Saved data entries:
Content starts

## src/rtl/instruction_encoder_if.sv

```systemverilog
// Field-set input / instruction-word output bundle for instruction_encoder.
// The master side drives field sets and takes encoded words; the slave side is the encoder.
interface instruction_encoder_if #(
    parameter int ID_WIDTH       = 7,
    parameter int REGISTER_WIDTH = 4,
    parameter int OFFSET_WIDTH   = 12,
    parameter int ADDRESS_WIDTH  = 16
);
    logic                      in_valid;
    logic                      in_ready;
    logic [ID_WIDTH-1:0]       ID;
    logic [REGISTER_WIDTH-1:0] RegD;
    logic [REGISTER_WIDTH-1:0] RegA;
    logic [REGISTER_WIDTH-1:0] RegB;
    logic [OFFSET_WIDTH-1:0]   Offset;
    logic [REGISTER_WIDTH:0]   branch_condition;
    logic [ADDRESS_WIDTH-1:0]  start_address;
    logic                      address_load;
    logic                      out_valid;
    logic                      out_ready;
    logic [15:0]               out_word;
    logic [ADDRESS_WIDTH-1:0]  out_address;
    logic                      error;
    logic [ID_WIDTH-1:0]       error_id;

    modport master (
        output in_valid, ID, RegD, RegA, RegB, Offset, branch_condition,
               start_address, address_load, out_ready,
        input  in_ready, out_valid, out_word, out_address, error, error_id
    );

    modport slave (
        input  in_valid, ID, RegD, RegA, RegB, Offset, branch_condition,
               start_address, address_load, out_ready,
        output in_ready, out_valid, out_word, out_address, error, error_id
    );
endinterface

```

## src/rtl/instruction_encoder.sv

```systemverilog
// Re-encodes decoded micro-op fields into 16-bit ARMAria words with a sequential write address.
// Define ENCODER_FIELD_CHECK_EN to also reject field sets whose values overflow their encoded fields.
module instruction_encoder #(
    parameter int ID_WIDTH       = 7,
    parameter int REGISTER_WIDTH = 4,
    parameter int OFFSET_WIDTH   = 12,
    parameter int ADDRESS_WIDTH  = 16
) (
    input  logic                  clock,
    input  logic                  reset,
    instruction_encoder_if.slave  bus
);
    logic [ADDRESS_WIDTH-1:0] count, count_next;
    logic                     out_valid;
    logic [15:0]              out_word;
    logic [ADDRESS_WIDTH-1:0] out_address;
    logic                     error;
    logic [ID_WIDTH-1:0]      error_id;

    logic [31:0] idv;
    logic [3:0]  sub;
    logic [2:0]  rd, ra, rb, x;
    logic [7:0]  off;
    logic [15:0] word;
    logic        known, bad_field, ok;
    logic        use_rd, use_ra, use_rb, use_bc;
    logic [3:0]  off_w;
    logic        accept, out_xfer;

    assign idv = 32'(bus.ID);
    assign rd  = bus.RegD[2:0];
    assign ra  = bus.RegA[2:0];
    assign rb  = bus.RegB[2:0];
    assign off = bus.Offset[7:0];

    always_comb begin
        word   = '0;
        known  = 1'b1;
        use_rd = 1'b0;
        use_ra = 1'b0;
        use_rb = 1'b0;
        use_bc = 1'b0;
        off_w  = 4'd0;
        sub    = '0;
        x      = '0;
        case (idv) inside
            32'd1, 32'd2: begin
                word = {4'h0, idv == 32'd2, off[4:0], ra, rd};
                use_ra = 1'b1; use_rd = 1'b1; off_w = 4'd5;
            end
            32'd3: begin
                word = {4'h1, 1'b0, off[4:0], ra, rd};
                use_ra = 1'b1; use_rd = 1'b1; off_w = 4'd5;
            end
            [32'd4:32'd7]: begin
                // IDs 4/5 take a register operand, 6/7 a 3-bit immediate in the same slot
                sub = 4'(idv - 32'd4);
                x   = (idv < 32'd6) ? rb : off[2:0];
                word = {4'h1, 1'b1, sub[1:0], x, ra, rd};
                use_rb = (idv < 32'd6); use_ra = 1'b1; use_rd = 1'b1;
                off_w  = (idv < 32'd6) ? 4'd0 : 4'd3;
            end
            [32'd8:32'd11]: begin
                sub = 4'(idv - 32'd8);
                word = {4'h2 + {3'b0, sub[1]}, idv[0], rd, off};
                use_rd = 1'b1; off_w = 4'd8;
            end
            [32'd12:32'd27]: begin
                sub = 4'(idv - 32'd12);
                word = {4'h4, 2'b00, sub, rb, rd};
                use_rb = 1'b1; use_rd = 1'b1;
            end
            [32'd28:32'd30]: begin
                sub = 4'(idv - 32'd27);
                word = {8'h44, sub[1:0], rb, rd};
                use_rb = 1'b1; use_rd = 1'b1;
            end
            [32'd31:32'd33]: begin
                sub = 4'(idv - 32'd30);
                word = {8'h45, sub[1:0], rb, rd};
                use_rb = 1'b1; use_rd = 1'b1;
            end
            [32'd34:32'd37]: begin
                sub = 4'(idv - 32'd34);
                word = {8'h46, sub[1:0], rb, rd};
                use_rb = 1'b1; use_rd = 1'b1;
            end
            32'd38: begin
                word = {8'h47, bus.branch_condition[3:0], 1'b0, rb};
                use_rb = 1'b1; use_bc = 1'b1;
            end
            32'd76: begin
                word = {8'h47, 4'hF, 1'b0, rb};
                use_rb = 1'b1;
            end
            32'd39: begin
                word = {4'h4, 1'b1, rd, off};
                use_rd = 1'b1; off_w = 4'd8;
            end
            [32'd40:32'd47]: begin
                sub = 4'(idv - 32'd40);
                word = {4'h5, sub[2:0], rb, ra, rd};
                use_rb = 1'b1; use_ra = 1'b1; use_rd = 1'b1;
            end
            [32'd48:32'd53]: begin
                sub = 4'(idv - 32'd48);
                word = {4'h6 + {2'b0, sub[2:1]}, idv[0], off[4:0], ra, rd};
                use_ra = 1'b1; use_rd = 1'b1; off_w = 4'd5;
            end
            [32'd54:32'd57]: begin
                sub = 4'(idv - 32'd54);
                word = {4'h9 + {3'b0, sub[1]}, idv[0], rd, off};
                use_rd = 1'b1; off_w = 4'd8;
            end
            32'd58: word = 16'hB000;
            [32'd59:32'd62]: begin
                sub = 4'(idv - 32'd59);
                word = {8'hB2, sub[1:0], rb, rd};
                use_rb = 1'b1; use_rd = 1'b1;
            end
            [32'd63:32'd66]: begin
                sub = 4'(idv - 32'd63);
                word = {8'hBA, sub[1:0], rb, rd};
                use_rb = 1'b1; use_rd = 1'b1;
            end
            32'd67: begin word = 16'hB400 | {13'b0, rd}; use_rd = 1'b1; end
            32'd68: begin word = 16'hBD00 | {13'b0, rd}; use_rd = 1'b1; end
            32'd69: begin word = 16'hBE00 | {13'b0, rd}; use_rd = 1'b1; end
            32'd70: word = 16'hBE40;
            32'd71: begin word = 16'hBE80 | {13'b0, rd}; use_rd = 1'b1; end
            32'd72: word = 16'hC000;
            32'd73: begin
                word = {4'hD, bus.branch_condition[3:0], off};
                use_bc = 1'b1; off_w = 4'd8;
            end
            32'd74: word = 16'hE000;
            32'd75, 32'd77: word = 16'hE800;
            32'd100: word = 16'hFFFF;
            default: known = 1'b0;
        endcase
    end

`ifdef ENCODER_FIELD_CHECK_EN
    assign bad_field = (use_rd && ((bus.RegD >> 3) != '0))
                    || (use_ra && ((bus.RegA >> 3) != '0))
                    || (use_rb && ((bus.RegB >> 3) != '0))
                    || ((off_w != 4'd0) && ((bus.Offset >> off_w) != '0))
                    || (use_bc && bus.branch_condition[REGISTER_WIDTH]);
`else
    logic unused_fields;
    assign unused_fields = ^{use_rd, use_ra, use_rb, use_bc, off_w,
                             bus.RegD, bus.RegA, bus.RegB, bus.Offset, bus.branch_condition};
    assign bad_field = 1'b0;
`endif

    assign ok       = known && !bad_field;
    assign accept   = bus.in_valid && bus.in_ready;
    assign out_xfer = out_valid && bus.out_ready;

    // A word's address is the counter value it will hold while it waits in the output register.
    always_comb begin
        count_next = count;
        if (bus.address_load)
            count_next = bus.start_address;
        else if (out_xfer)
            count_next = count + ADDRESS_WIDTH'(1);
    end

    always_ff @(posedge clock) begin
        if (reset) begin
            count       <= '0;
            out_valid   <= 1'b0;
            out_word    <= '0;
            out_address <= '0;
            error       <= 1'b0;
            error_id    <= '0;
        end else begin
            count <= count_next;
            if (accept && ok) begin
                out_valid   <= 1'b1;
                out_word    <= word;
                out_address <= count_next;
            end else if (out_xfer) begin
                out_valid <= 1'b0;
            end
            if (accept && !ok) begin
                error <= 1'b1;
                if (!error)
                    error_id <= bus.ID;
            end
        end
    end

    assign bus.in_ready    = !out_valid || bus.out_ready;
    assign bus.out_valid   = out_valid;
    assign bus.out_word    = out_word;
    assign bus.out_address = out_address;
    assign bus.error       = error;
    assign bus.error_id    = error_id;
endmodule

```

## src/flat_wrapper.sv

```systemverilog
// flat-port wrapper written by rule: the top's interface ports become plain ports
module instruction_encoder_flat 
#(
    parameter int ID_WIDTH       = 7,
    parameter int REGISTER_WIDTH = 4,
    parameter int OFFSET_WIDTH   = 12,
    parameter int ADDRESS_WIDTH  = 16
)
  (clock, reset, bus_in_valid, bus_ID, bus_RegD, bus_RegA, bus_RegB, bus_Offset, bus_branch_condition, bus_start_address, bus_address_load, bus_out_ready, bus_in_ready, bus_out_valid, bus_out_word, bus_out_address, bus_error, bus_error_id);
  instruction_encoder_if #(.ID_WIDTH(ID_WIDTH), .REGISTER_WIDTH(REGISTER_WIDTH), .OFFSET_WIDTH(OFFSET_WIDTH), .ADDRESS_WIDTH(ADDRESS_WIDTH)) bus_i ();
  input  logic clock;
  input  logic reset;
  input wire logic [$bits(bus_i.in_valid)-1:0] bus_in_valid;
  input wire logic [$bits(bus_i.ID)-1:0] bus_ID;
  input wire logic [$bits(bus_i.RegD)-1:0] bus_RegD;
  input wire logic [$bits(bus_i.RegA)-1:0] bus_RegA;
  input wire logic [$bits(bus_i.RegB)-1:0] bus_RegB;
  input wire logic [$bits(bus_i.Offset)-1:0] bus_Offset;
  input wire logic [$bits(bus_i.branch_condition)-1:0] bus_branch_condition;
  input wire logic [$bits(bus_i.start_address)-1:0] bus_start_address;
  input wire logic [$bits(bus_i.address_load)-1:0] bus_address_load;
  input wire logic [$bits(bus_i.out_ready)-1:0] bus_out_ready;
  output wire logic [$bits(bus_i.in_ready)-1:0] bus_in_ready;
  output wire logic [$bits(bus_i.out_valid)-1:0] bus_out_valid;
  output wire logic [$bits(bus_i.out_word)-1:0] bus_out_word;
  output wire logic [$bits(bus_i.out_address)-1:0] bus_out_address;
  output wire logic [$bits(bus_i.error)-1:0] bus_error;
  output wire logic [$bits(bus_i.error_id)-1:0] bus_error_id;
  assign bus_i.in_valid = bus_in_valid;
  assign bus_i.ID = bus_ID;
  assign bus_i.RegD = bus_RegD;
  assign bus_i.RegA = bus_RegA;
  assign bus_i.RegB = bus_RegB;
  assign bus_i.Offset = bus_Offset;
  assign bus_i.branch_condition = bus_branch_condition;
  assign bus_i.start_address = bus_start_address;
  assign bus_i.address_load = bus_address_load;
  assign bus_i.out_ready = bus_out_ready;
  assign bus_in_ready = bus_i.in_ready;
  assign bus_out_valid = bus_i.out_valid;
  assign bus_out_word = bus_i.out_word;
  assign bus_out_address = bus_i.out_address;
  assign bus_error = bus_i.error;
  assign bus_error_id = bus_i.error_id;
  instruction_encoder #(.ID_WIDTH(ID_WIDTH), .REGISTER_WIDTH(REGISTER_WIDTH), .OFFSET_WIDTH(OFFSET_WIDTH), .ADDRESS_WIDTH(ADDRESS_WIDTH)) u_core (.clock(clock), .reset(reset), .bus(bus_i));
endmodule
```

Content ends

Within the entries above, how many lines contain "else"? Respond with the number only.

## Problem solution
4